ITV Hub+ shows there is some market for a premium paid-for service. ITV Hub has 25 million registered users and just under 300,000 paying for its premium version, according to ITV’s financial results. A conversion of less than 1 percent is fairly low, but ITV Hub+ doesn’t offer much more in terms of additional or exclusive content, said Irina Kornilova, principal analyst at analysis firm IHS Markit. According to estimates from Ampere, ITV made £8 million ($10.6 million) from ITV Hub+ subscribers in 2018 and is projected to make £15 million ($20 million) in 2019. Digital content licensing to third parties would likely bring in revenue worth multiple tens of millions.
“The tradeoff is how quickly can you grow that subscriber base if you want to offset the loss of licensing revenue if you decide to pull content from third parties like Netflix,” said Kornilova.
“Uniquely, 50 percent of All 4’s viewing is archive, up from 41 percent last year,” said Josh Krichefski, CEO at MediaCom UK. “Initially, you’d think it would make sense for Channel 4 to pull archive content from Netflix.” Based on the revenue generation estimates versus the licensing income, it’s unlikely content would be immediately pulled, he said, yet All 4 would have the benefit of cross-promoting content back to its own platforms.
Successful subscription services need long-term investment — Netflix sinks cash into acquiring new and exclusive content — making heavy investment from public service broadcasters difficult. Instead, these can offer useful learnings on catalog refreshing, subscriber acquisition costs and how to market their content for when they do build larger-scale platforms in the future to help insulate them from further declines in ad revenues.
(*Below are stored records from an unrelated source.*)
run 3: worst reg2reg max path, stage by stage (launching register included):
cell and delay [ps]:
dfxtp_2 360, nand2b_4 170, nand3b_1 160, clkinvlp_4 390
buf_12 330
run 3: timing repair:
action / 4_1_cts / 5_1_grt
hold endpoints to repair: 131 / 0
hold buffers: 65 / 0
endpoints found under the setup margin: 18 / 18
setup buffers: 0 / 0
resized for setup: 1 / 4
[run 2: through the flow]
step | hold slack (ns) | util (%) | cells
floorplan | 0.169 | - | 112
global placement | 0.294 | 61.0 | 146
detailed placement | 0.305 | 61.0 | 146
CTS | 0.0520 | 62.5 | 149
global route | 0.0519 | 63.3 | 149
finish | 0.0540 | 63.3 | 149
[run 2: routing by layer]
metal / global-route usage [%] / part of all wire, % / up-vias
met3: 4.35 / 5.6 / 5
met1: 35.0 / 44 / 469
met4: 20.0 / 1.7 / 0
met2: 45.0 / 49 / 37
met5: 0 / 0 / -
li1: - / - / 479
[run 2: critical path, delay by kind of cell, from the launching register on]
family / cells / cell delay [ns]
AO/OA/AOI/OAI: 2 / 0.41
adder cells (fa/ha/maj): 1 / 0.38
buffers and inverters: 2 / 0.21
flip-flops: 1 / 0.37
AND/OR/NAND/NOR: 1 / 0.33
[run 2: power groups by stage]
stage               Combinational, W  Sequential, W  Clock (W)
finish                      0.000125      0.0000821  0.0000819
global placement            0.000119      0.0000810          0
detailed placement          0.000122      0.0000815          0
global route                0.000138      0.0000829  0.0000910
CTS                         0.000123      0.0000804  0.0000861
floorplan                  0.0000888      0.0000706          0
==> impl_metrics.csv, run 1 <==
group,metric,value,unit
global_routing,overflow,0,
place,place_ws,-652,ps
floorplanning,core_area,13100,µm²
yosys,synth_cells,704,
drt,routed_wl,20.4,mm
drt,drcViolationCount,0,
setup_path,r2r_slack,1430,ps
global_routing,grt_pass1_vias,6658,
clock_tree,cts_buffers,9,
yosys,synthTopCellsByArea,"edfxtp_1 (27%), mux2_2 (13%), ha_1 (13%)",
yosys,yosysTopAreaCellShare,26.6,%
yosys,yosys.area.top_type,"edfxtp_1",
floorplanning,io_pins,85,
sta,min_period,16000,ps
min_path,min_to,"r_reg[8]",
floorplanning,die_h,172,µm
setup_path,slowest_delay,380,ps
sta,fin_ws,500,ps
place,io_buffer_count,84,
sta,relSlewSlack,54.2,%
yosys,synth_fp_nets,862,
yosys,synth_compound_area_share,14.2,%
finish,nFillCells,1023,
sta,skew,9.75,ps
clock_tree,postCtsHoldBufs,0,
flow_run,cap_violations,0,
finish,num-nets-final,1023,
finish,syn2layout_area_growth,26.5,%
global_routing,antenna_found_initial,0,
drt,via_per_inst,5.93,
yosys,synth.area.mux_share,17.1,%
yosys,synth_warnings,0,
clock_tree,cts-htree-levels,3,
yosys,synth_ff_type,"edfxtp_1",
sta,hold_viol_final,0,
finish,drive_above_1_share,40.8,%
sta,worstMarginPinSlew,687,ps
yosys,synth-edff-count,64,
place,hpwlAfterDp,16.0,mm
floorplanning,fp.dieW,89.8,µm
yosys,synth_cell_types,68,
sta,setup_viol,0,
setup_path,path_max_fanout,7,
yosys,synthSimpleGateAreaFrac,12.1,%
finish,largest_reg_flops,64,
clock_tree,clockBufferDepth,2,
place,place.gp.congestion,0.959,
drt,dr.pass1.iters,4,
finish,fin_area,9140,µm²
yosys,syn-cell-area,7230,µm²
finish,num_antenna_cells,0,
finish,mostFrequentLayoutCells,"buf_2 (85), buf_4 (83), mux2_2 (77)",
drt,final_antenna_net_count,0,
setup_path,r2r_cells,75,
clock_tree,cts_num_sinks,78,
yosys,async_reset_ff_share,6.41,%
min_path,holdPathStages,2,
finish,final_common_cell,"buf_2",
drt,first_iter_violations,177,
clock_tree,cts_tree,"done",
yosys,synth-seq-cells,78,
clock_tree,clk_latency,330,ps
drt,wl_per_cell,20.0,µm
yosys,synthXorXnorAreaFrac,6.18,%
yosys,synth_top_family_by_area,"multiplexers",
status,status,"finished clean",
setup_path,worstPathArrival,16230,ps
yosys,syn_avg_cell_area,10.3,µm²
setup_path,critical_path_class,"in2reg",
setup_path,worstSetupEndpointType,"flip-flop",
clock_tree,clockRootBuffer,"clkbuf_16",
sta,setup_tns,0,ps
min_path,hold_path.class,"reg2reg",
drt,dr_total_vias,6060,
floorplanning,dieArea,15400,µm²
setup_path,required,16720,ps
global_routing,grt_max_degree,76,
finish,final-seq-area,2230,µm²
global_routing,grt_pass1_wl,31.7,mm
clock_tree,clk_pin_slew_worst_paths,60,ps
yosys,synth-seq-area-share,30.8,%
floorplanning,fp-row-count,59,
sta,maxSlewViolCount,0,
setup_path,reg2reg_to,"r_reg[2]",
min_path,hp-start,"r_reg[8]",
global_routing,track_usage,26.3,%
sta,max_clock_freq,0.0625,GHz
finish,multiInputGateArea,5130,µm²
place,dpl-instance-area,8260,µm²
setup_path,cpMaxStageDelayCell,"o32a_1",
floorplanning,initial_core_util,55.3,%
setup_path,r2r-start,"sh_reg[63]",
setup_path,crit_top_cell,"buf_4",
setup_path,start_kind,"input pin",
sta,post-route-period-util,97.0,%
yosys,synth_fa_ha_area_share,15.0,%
===== config.mk =====
export PLATFORM = sky130hd
export DESIGN_NAME = custom_radix_text_to_int_top
export DESIGN_NICKNAME = d
export VERILOG_FILES = /design/src/crtti_pkg.sv /design/src/crtti_cfg.sv /design/src/crtti_lookup.sv /design/src/custom_radix_text_to_int_top.sv
export SDC_FILE = /design/constraint.sdc
export NUM_CORES = 2
export LEC_CHECK = 0
export BUFFER_PORTS_ARGS = -buffer_cell sky130_fd_sc_hd__clkbuf_2
export CAP_MARGIN = 20
export CORE_MARGIN = 2
export CORE_UTILIZATION = 50
export CTS_BUF_LIST = sky130_fd_sc_hd__clkbuf_8 sky130_fd_sc_hd__clkbuf_16
export DETAILED_ROUTE_END_ITERATION = 10
export PLACE_DENSITY = 0.7
export REMOVE_ABC_BUFFERS = 1
export SETUP_SLACK_MARGIN = 0.15
export SYNTH_ARGS = -nofsm -noshare
export SYNTH_HDL_FRONTEND = slang
export SYNTH_HIERARCHICAL = 1
export SYNTH_SLANG_ARGS = --single-unit

===== constraint.sdc =====
create_clock -name clk -period 8.4 [get_ports clk]
set_input_delay 0.42 -clock clk [delete_from_list [all_inputs] [get_ports clk]]
set_output_delay 0.42 -clock clk [all_outputs]
set_load 0.02 [all_outputs]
Research firm IHS Markit estimates traditional TV ad revenue rose just 9 percent across France, Germany, Italy, Spain and the U.K. between 2014 and 2018, while that online video ad revenue soared 187 percent.
“A lot of it is going to Facebook and YouTube,” said Kornilova. “They are eating into broadcaster shares. Broadcasters have to start experimenting with other revenue streams as market share drops. They are in a position where this isn’t a nice to-have, it’s become critical.”
IHS Markit estimates Facebook and Google captured 65 percent of online video ad revenue across the five largest European markets in 2018; other ad-funded online video platforms held 10 percent, leaving broadcasters with a 25 percent share.
For broadcasters, the race is on to become one of the accompanying services to Netflix or Amazon.
“There’s a general rule in TV that U.K. viewers spend 85 percent of their time with five channels,” said Broughton. “The future of subscription services is probably not a million miles from that. If you fragment the market too much, no one benefits. Five options will probably be the max.”